# EXERCISE INPUTS
========================================================================

`src/common/serial_defs.svh`:
```
`ifndef SERIAL_DEFS_SVH
`define SERIAL_DEFS_SVH

// bits in one bus frame
// rw flag, address and data, MSB first on the wire
`define SERIAL_FRAME_BITS 16

// in_clk cycles per serial half period
// a full serial period is twice this
`define SERIAL_CLK_DIV 4

// frames buffered between packer and engine
// must stay a power of two
`define SERIAL_FIFO_DEPTH 4

`endif
```
`src/common/serial_ctrl_pkg.sv`:
```
`default_nettype none

package serial_ctrl_pkg;

	// engine states
	typedef enum logic [1:0] {
		// waiting for a frame from the fifo
		Idle,
		// clocking the frame out, miso captured
		Shift,
		// read data offered to the host
		Respond,
		// one idle serial period between frames
		Gap
	} t_engine_state;

endpackage

`default_nettype wire

```
`src/common/serial_frame_pkg.sv`:
```
`default_nettype none

`include "serial_defs.svh"

package serial_frame_pkg;

	// register address on the bus
	typedef logic [6:0] t_addr;

	// register data byte
	typedef logic [7:0] t_data;

	// one bus frame
	// raw view for shifting, field view for building and decoding
	typedef union packed {
		logic [`SERIAL_FRAME_BITS-1:0] raw;
		struct packed {
			logic rw;     // 1 means read
			t_addr addr;
			t_data data;  // zero on reads, returned on miso
		} f;
	} t_frame;

endpackage

`default_nettype wire

```
`src/rtl/serial_bus_top.sv`:
```
`default_nettype none

`include "serial_defs.svh"

module serial_bus_top (
	input wire logic in_clk,
	input wire logic in_rst,

	// host request port
	input wire logic req_valid,
	output logic req_ready,
	input wire logic req_rw,
	input wire serial_frame_pkg::t_addr req_addr,
	input wire serial_frame_pkg::t_data req_wdata,

	// read response port
	output logic rd_valid,
	input wire logic rd_ready,
	output serial_frame_pkg::t_data rd_data,

	// three-wire bus
	output logic sclk,
	output logic mosi,
	input wire logic miso
);

	// packer to fifo
	logic pk_valid;
	logic pk_ready;
	serial_frame_pkg::t_frame pk_frame;

	// fifo to engine
	logic fq_valid;
	logic fq_ready;
	serial_frame_pkg::t_frame fq_frame;

	frame_packer packer_i (
		.in_clk(in_clk),
		.in_rst(in_rst),
		.req_valid(req_valid),
		.req_ready(req_ready),
		.req_rw(req_rw),
		.req_addr(req_addr),
		.req_wdata(req_wdata),
		.pk_valid(pk_valid),
		.pk_ready(pk_ready),
		.pk_frame(pk_frame)
	);

	// decouples the host from the slow bus
	word_fifo #(
		.DEPTH(`SERIAL_FIFO_DEPTH)
	) fifo_i (
		.in_clk(in_clk),
		.in_rst(in_rst),
		.wr_valid(pk_valid),
		.wr_ready(pk_ready),
		.wr_frame(pk_frame),
		.rd_valid(fq_valid),
		.rd_ready(fq_ready),
		.rd_frame(fq_frame)
	);

	serial_engine engine_i (
		.in_clk(in_clk),
		.in_rst(in_rst),
		.fq_valid(fq_valid),
		.fq_ready(fq_ready),
		.fq_frame(fq_frame),
		.sclk(sclk),
		.mosi(mosi),
		.miso(miso),
		.rd_valid(rd_valid),
		.rd_ready(rd_ready),
		.rd_data(rd_data)
	);

endmodule

`default_nettype wire

```
`src/serial/serial_engine.sv`:
```
`default_nettype none

`include "serial_defs.svh"

module serial_engine (
	input wire logic in_clk,
	input wire logic in_rst,

	// frames from the fifo
	input wire logic fq_valid,
	output logic fq_ready,
	input wire serial_frame_pkg::t_frame fq_frame,

	// three-wire bus
	output logic sclk,
	output logic mosi,
	input wire logic miso,

	// read responses
	output logic rd_valid,
	input wire logic rd_ready,
	output serial_frame_pkg::t_data rd_data
);

	localparam int FRAME_BITS = `SERIAL_FRAME_BITS;
	localparam int CNT_BITS = $clog2(FRAME_BITS);

	serial_ctrl_pkg::t_engine_state state;

	// rising ticks seen in this frame
	logic [CNT_BITS-1:0] bit_cnt;

	// transmit word, rotated so it is whole again after the frame
	serial_frame_pkg::t_frame tx_frame;
	// miso samples, MSB first
	serial_frame_pkg::t_frame rx_frame;

	logic run;
	logic rise_tick;
	logic fall_tick;
	logic last_bit;
	logic load;

	// divider only runs while the bus is busy
	assign run = (state == serial_ctrl_pkg::Shift) || (state == serial_ctrl_pkg::Gap);

	clk_divider clk_div_i (
		.in_clk(in_clk),
		.in_rst(in_rst),
		.run(run),
		.rise_tick(rise_tick),
		.fall_tick(fall_tick)
	);

	// frames only taken while idle
	assign fq_ready = (state == serial_ctrl_pkg::Idle);
	assign load = fq_valid && fq_ready;

	// sixteenth rising tick ends the frame
	assign last_bit = rise_tick && (bit_cnt == CNT_BITS'(FRAME_BITS - 1));

	// control state and bus pins
	always_ff @(posedge in_clk) begin
		if (in_rst) begin
			state <= serial_ctrl_pkg::Idle;
			bit_cnt <= '0;
			sclk <= 1'b1;
			mosi <= 1'b1;
		end else begin
			case (state)
				serial_ctrl_pkg::Idle: begin
					bit_cnt <= '0;
					if (load) begin
						state <= serial_ctrl_pkg::Shift;
					end
				end

				serial_ctrl_pkg::Shift: begin
					// new bit on the falling edge
					if (fall_tick) begin
						sclk <= 1'b0;
						mosi <= tx_frame.raw[FRAME_BITS-1];
					end
					// device samples on the rising edge
					if (rise_tick) begin
						sclk <= 1'b1;
						bit_cnt <= bit_cnt + 1'b1;
					end
					// rw decoded from the restored transmit word
					if (last_bit) begin
						if (tx_frame.f.rw) begin
							state <= serial_ctrl_pkg::Respond;
						end else begin
							state <= serial_ctrl_pkg::Gap;
						end
					end
				end

				serial_ctrl_pkg::Respond: begin
					if (rd_ready) begin
						state <= serial_ctrl_pkg::Gap;
					end
				end

				serial_ctrl_pkg::Gap: begin
					// data line back to idle level mid gap
					if (fall_tick) begin
						mosi <= 1'b1;
					end
					if (rise_tick) begin
						state <= serial_ctrl_pkg::Idle;
					end
				end

				default: begin
					state <= serial_ctrl_pkg::Idle;
				end
			endcase
		end
	end

	// shift registers, payload only
	always_ff @(posedge in_clk) begin
		if (load) begin
			tx_frame <= fq_frame;
		end else if ((state == serial_ctrl_pkg::Shift) && fall_tick) begin
			tx_frame.raw <= {tx_frame.raw[FRAME_BITS-2:0], tx_frame.raw[FRAME_BITS-1]};
		end
		if ((state == serial_ctrl_pkg::Shift) && rise_tick) begin
			rx_frame.raw <= {rx_frame.raw[FRAME_BITS-2:0], miso};
		end
	end

	// response is the data field of the received word
	assign rd_valid = (state == serial_ctrl_pkg::Respond);
	assign rd_data = rx_frame.f.data;

	// response held until the host takes it
	a_rd_stable: assert property (@(posedge in_clk) disable iff (in_rst)
		(rd_valid && !rd_ready) |=> (rd_valid && $stable(rd_data)))
		else $error("serial_engine read data changed before handshake");

	// bus clock only toggles inside a frame
	a_sclk_idle: assert property (@(posedge in_clk) disable iff (in_rst)
		(state != serial_ctrl_pkg::Shift) |-> sclk)
		else $error("serial_engine sclk low outside shift");

endmodule

`default_nettype wire

```
`src/rtl/frame_packer.sv`:
```
`default_nettype none

module frame_packer (
	input wire logic in_clk,
	input wire logic in_rst,

	// host requests
	input wire logic req_valid,
	output logic req_ready,
	input wire logic req_rw,
	input wire serial_frame_pkg::t_addr req_addr,
	input wire serial_frame_pkg::t_data req_wdata,

	// packed frames towards the fifo
	output logic pk_valid,
	input wire logic pk_ready,
	output serial_frame_pkg::t_frame pk_frame
);

	// output holding register
	logic hold_valid;
	serial_frame_pkg::t_frame hold_frame;
	// goes high the cycle after reset release
	logic ready_en;
	logic accept;

	// free slot, or the current frame leaves this cycle
	assign req_ready = ready_en && (!hold_valid || pk_ready);
	assign accept = req_valid && req_ready;

	always_ff @(posedge in_clk) begin
		if (in_rst) begin
			ready_en <= 1'b0;
			hold_valid <= 1'b0;
		end else begin
			ready_en <= 1'b1;
			// refill or drain only when the slot moves
			if (!hold_valid || pk_ready) begin
				hold_valid <= accept;
			end
		end
	end

	// build the frame by fields
	always_ff @(posedge in_clk) begin
		if (accept) begin
			hold_frame.f.rw <= req_rw;
			hold_frame.f.addr <= req_addr;
			// reads carry zeros, the device answers in that slot
			hold_frame.f.data <= req_rw ? '0 : req_wdata;
		end
	end

	assign pk_valid = hold_valid;
	assign pk_frame = hold_frame;

endmodule

`default_nettype wire

```
`src/fifo/word_fifo.sv`:
```
`default_nettype none

module word_fifo #(
	// number of entries, a power of two of at least 2
	parameter int DEPTH = 4
) (
	input wire logic in_clk,
	input wire logic in_rst,

	// write side from the packer
	input wire logic wr_valid,
	output logic wr_ready,
	input wire serial_frame_pkg::t_frame wr_frame,

	// read side towards the engine
	output logic rd_valid,
	input wire logic rd_ready,
	output serial_frame_pkg::t_frame rd_frame
);

	localparam int ADDR_BITS = $clog2(DEPTH);

	// depth check at elaboration
	if ((DEPTH < 2) || ((DEPTH & (DEPTH - 1)) != 0)) begin : g_depth_check
		$error("word_fifo DEPTH must be a power of two of at least 2");
	end

	// frame storage
	serial_frame_pkg::t_frame mem [DEPTH];

	// pointers with extra wrap bit
	logic [ADDR_BITS:0] wr_ptr;
	logic [ADDR_BITS:0] rd_ptr;
	logic [ADDR_BITS:0] count;
	logic full;
	logic empty;
	logic push;
	logic pop;

	// same index on the other lap
	assign full = (wr_ptr[ADDR_BITS] != rd_ptr[ADDR_BITS]) &&
		(wr_ptr[ADDR_BITS-1:0] == rd_ptr[ADDR_BITS-1:0]);
	assign empty = (wr_ptr == rd_ptr);
	assign count = wr_ptr - rd_ptr;

	assign wr_ready = !full;
	assign rd_valid = !empty;
	// head entry shown directly
	assign rd_frame = mem[rd_ptr[ADDR_BITS-1:0]];

	assign push = wr_valid && wr_ready;
	assign pop = rd_valid && rd_ready;

	always_ff @(posedge in_clk) begin
		if (push) begin
			mem[wr_ptr[ADDR_BITS-1:0]] <= wr_frame;
		end
	end

	always_ff @(posedge in_clk) begin
		if (in_rst) begin
			wr_ptr <= '0;
			rd_ptr <= '0;
		end else begin
			if (push) begin
				wr_ptr <= wr_ptr + 1'b1;
			end
			if (pop) begin
				rd_ptr <= rd_ptr + 1'b1;
			end
		end
	end

	// fill level stays in range
	// an underflow would wrap above DEPTH as well
	a_count_range: assert property (@(posedge in_clk) disable iff (in_rst)
		count <= DEPTH)
		else $error("word_fifo fill level out of range: %0d", count);

endmodule

`default_nettype wire

```
`src/rtl/clk_divider.sv`:
```
`default_nettype none

`include "serial_defs.svh"

module clk_divider (
	input wire logic in_clk,
	input wire logic in_rst,
	input wire logic run,
	output logic rise_tick,
	output logic fall_tick
);

	localparam int DIV = `SERIAL_CLK_DIV;
	localparam int CNT_BITS = (DIV > 1) ? $clog2(DIV) : 1;

	// cycles within the current half period
	logic [CNT_BITS-1:0] cnt;
	// low before a fall tick, high before a rise tick
	logic phase;
	logic wrap;

	// end of a half period
	assign wrap = run && (cnt == CNT_BITS'(DIV - 1));

	always_ff @(posedge in_clk) begin
		if (in_rst || !run) begin
			// idle keeps the phase aligned to the next frame
			cnt <= '0;
			phase <= 1'b0;
		end else if (wrap) begin
			cnt <= '0;
			phase <= ~phase;
		end else begin
			cnt <= cnt + 1'b1;
		end
	end

	// first tick after run is always a fall
	assign fall_tick = wrap && !phase;
	assign rise_tick = wrap && phase;

endmodule

`default_nettype wire

```
`config.mk`:
```
export PLATFORM = sky130hd
export DESIGN_NAME = serial_bus_top
export DESIGN_NICKNAME = d
export VERILOG_FILES = /design/src/common/serial_ctrl_pkg.sv /design/src/common/serial_frame_pkg.sv /design/src/rtl/serial_bus_top.sv /design/src/serial/serial_engine.sv /design/src/rtl/frame_packer.sv /design/src/fifo/word_fifo.sv /design/src/rtl/clk_divider.sv
export VERILOG_INCLUDE_DIRS = /design/src /design/src/common
export SDC_FILE = /design/constraint.sdc
export NUM_CORES = 1
export LEC_CHECK = 0
export ABC_AREA = 1
export BUFFER_PORTS_ARGS = -buffer_cell sky130_fd_sc_hd__buf_2
export CAP_MARGIN = 15
export CORE_MARGIN = 2
export CORE_UTILIZATION = 39
export CTS_CLUSTER_DIAMETER = 150
export DETAILED_ROUTE_END_ITERATION = 10
export GPL_TIMING_DRIVEN = 0
export PLACE_DENSITY_LB_ADDON = 0.25
export SYNTH_ARGS = -nofsm -noshare
export SYNTH_HDL_FRONTEND = slang
export SYNTH_SLANG_ARGS = --single-unit
```
`constraint.sdc`:
```
create_clock -name in_clk -period 6.95 [get_ports in_clk]
set_input_delay 0.695 -clock in_clk [delete_from_list [all_inputs] [get_ports in_clk]]
set_output_delay 0.695 -clock in_clk [all_outputs]
set_load 0.005 [all_outputs]
```
======== Word level (Yosys, flattened, before mapping) ========
Memories as Yosys holds them, arrays and structs flattened. A register that Yosys moved wholly into a read port is not among the register bits.
Index checks and enable logic that the tools add are counted.
storage, ports and cells
  register bits after elaboration ......... 59
  RAM bits ................................ 64
  bits of input ports ..................... 21
  output and inout port bits .............. 12
  word-level logic and storage cells ...... 84
  memories kept ........................... 1
memories
  name        depth  width  rd ports  clocked after Yosys merged registers in  wr ports  RTL line         source
  fifo_i.mem  4      16     1         1                                        1         word_fifo.sv:29  serial_frame_pkg::t_frame mem [DEPTH];
operators by class
  $add $sub $neg .......................... 4
  equal/unequal tests ..................... 15
  multiplexer cells ....................... 20
  bitwise operators ....................... 1
  reductions and logical operators ........ 29
operator list
  cell                                                    count
  two-way mux 16 bit                                      2
  two-way mux 2 bit                                       6
  inequality test 2 x 1 -> 1 bit (second input constant)  6
  logical AND 1 bit                                       11
  two-way mux 1 bit                                       8
  case mux 2 bit (4 select lines)                         1
  case mux 4 bit (2 select lines)                         1
  nonzero test 2 bit                                      4
  adder 3 x 1 -> 3 bit (second input constant)            2
  == test 2 bit (second input constant)                   3
  zero test 1 bit                                         5
  adder 4 x 1 -> 4 bit (second input constant)            1
  == test 4 bit (second input constant)                   1
  two-way mux 4 bit                                       1
  AND reduction 2 bit                                     2
  AND reduction 4 bit                                     1
  == test 3 bit                                           1
  logical OR 1 bit                                        3
  AND reduction 3 bit                                     1
  adder 2 x 1 -> 2 bit (second input constant)            1
  == test 2 x 1 -> 1 bit (second input constant)          1
  == test 2 bit                                           1
  zero test 2 bit                                         1
  inequality test 2 bit (second input constant)           1
  other kinds (4)                                         4

======== Logic depth before layout (Yosys ltp) ========
Gate-level depths: netlist of the first run.
  depth in word-level cells ............... 7
  mapped depth ............................ 9
  depth with buffers taken out ............ 9

======== By module ========
From an unflattened synthesis of the first run, not the netlist that was laid out.
unflattened totals
  cell total of the unflattened synthesis .. 406
  area total of the unflattened synthesis .. 5062.4 um^2
by module, submodules not included
  module         times used  cells each  area an instance (um^2)  seq. area each (um^2)
  word_fifo      1           227         2870.3                   2082.0
  serial_engine  1           115         1430.1                   880.8
  frame_packer   1           46          634.4                    520.5
  clk_divider    1           18          127.6                    60.1

======== Least setup slack after synthesis of the first run ========
No wires, ideal clock.
  path type ............................... register to register
  from .................................... register engine_i.state[1]
  to ...................................... register engine_i.tx_frame[0] in the netlist's numbering, enable pin
  library setup time ...................... 411 ps
  arrival time ............................ 2249 ps
  required time ........................... 6539 ps
  setup slack ............................. 4290 ps
  cell stages (with the launch flop) ...... 6
  path buffers ............................ 0
  period minus slack after synthesis ...... 2660 ps
  cells stage by stage .................... dfxtp_1 -> inv_1 -> ha_1 -> nor2_1 -> or3_1 -> o21ai_0
on the way
  word-level cells in the longest chain between the ends .. 6
  elaborated cells between the ends (all ways) .. 9
  those cells by class .................... 2 x eq/ne; 7 x reduce/logical
ends and longest elaborated chain
  item                                                     RTL line                                   source
  start: declaration                                       serial_engine.sv:28                        serial_ctrl_pkg::t_engine_state state;
  start signal: assignment                                 serial_engine.sv:65                        state <= serial_ctrl_pkg::Idle;
  start signal: assignment                                 serial_engine.sv:74                        state <= serial_ctrl_pkg::Shift;
  start signal: assignment                                 serial_engine.sv:92                        state <= serial_ctrl_pkg::Respond;
  == test 2 x 1 -> 1 bit or == test 2 bit (tied branches)  serial_engine.sv:45, serial_engine.sv:126
  logical OR 1 bit                                         serial_engine.sv:45                        assign run = (state == serial_ctrl_pkg::Shift) || (state == serial_ctrl_pkg::Gap);
  logical AND 1 bit                                        clk_divider.sv:23                          assign wrap = run && (cnt == CNT_BITS'(DIV - 1));
  logical AND 1 bit                                        clk_divider.sv:39                          assign fall_tick = wrap && !phase;
  logical AND 1 bit                                        serial_engine.sv:126                       end else if ((state == serial_ctrl_pkg::Shift) && fall_tick) begin
  nonzero test 2 bit (no source line) (*)                  --
  end signal: assignment                                   serial_engine.sv:125                       tx_frame <= fq_frame;
  end: declaration                                         serial_engine.sv:34                        serial_frame_pkg::t_frame tx_frame;
Every way passes the cells marked *; elsewhere a longest branch is shown, timed or not.
A chain may end at the register's enable or synchronous reset.

======== Worst setup path in the final report of the first run ========
  from .................................... register fifo_i.wr_ptr[0]
  to ...................................... output port req_ready
on the way
  word-level cells in the longest chain between the ends .. 5
ends and longest elaborated chain
  item                      RTL line              source
  start: declaration        word_fifo.sv:32       logic [ADDR_BITS:0] wr_ptr;
  start signal: assignment  word_fifo.sv:66       wr_ptr <= wr_ptr + 1'b1;
  == test 2 bit             word_fifo.sv:42       (wr_ptr[ADDR_BITS-1:0] == rd_ptr[ADDR_BITS-1:0]);
  logical AND 1 bit         word_fifo.sv:41       assign full = (wr_ptr[ADDR_BITS] != rd_ptr[ADDR_BITS]) &&
  zero test 1 bit           word_fifo.sv:46       assign wr_ready = !full;
  logical OR 1 bit          frame_packer.sv:28    assign req_ready = ready_en && (!hold_valid || pk_ready);
  logical AND 1 bit         frame_packer.sv:28
  end: declaration          serial_bus_top.sv:11  output logic req_ready,
Every way passes these cells.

========================================================================

Give the number of lines in the listing that hold the string "setup", and supply nothing further.

4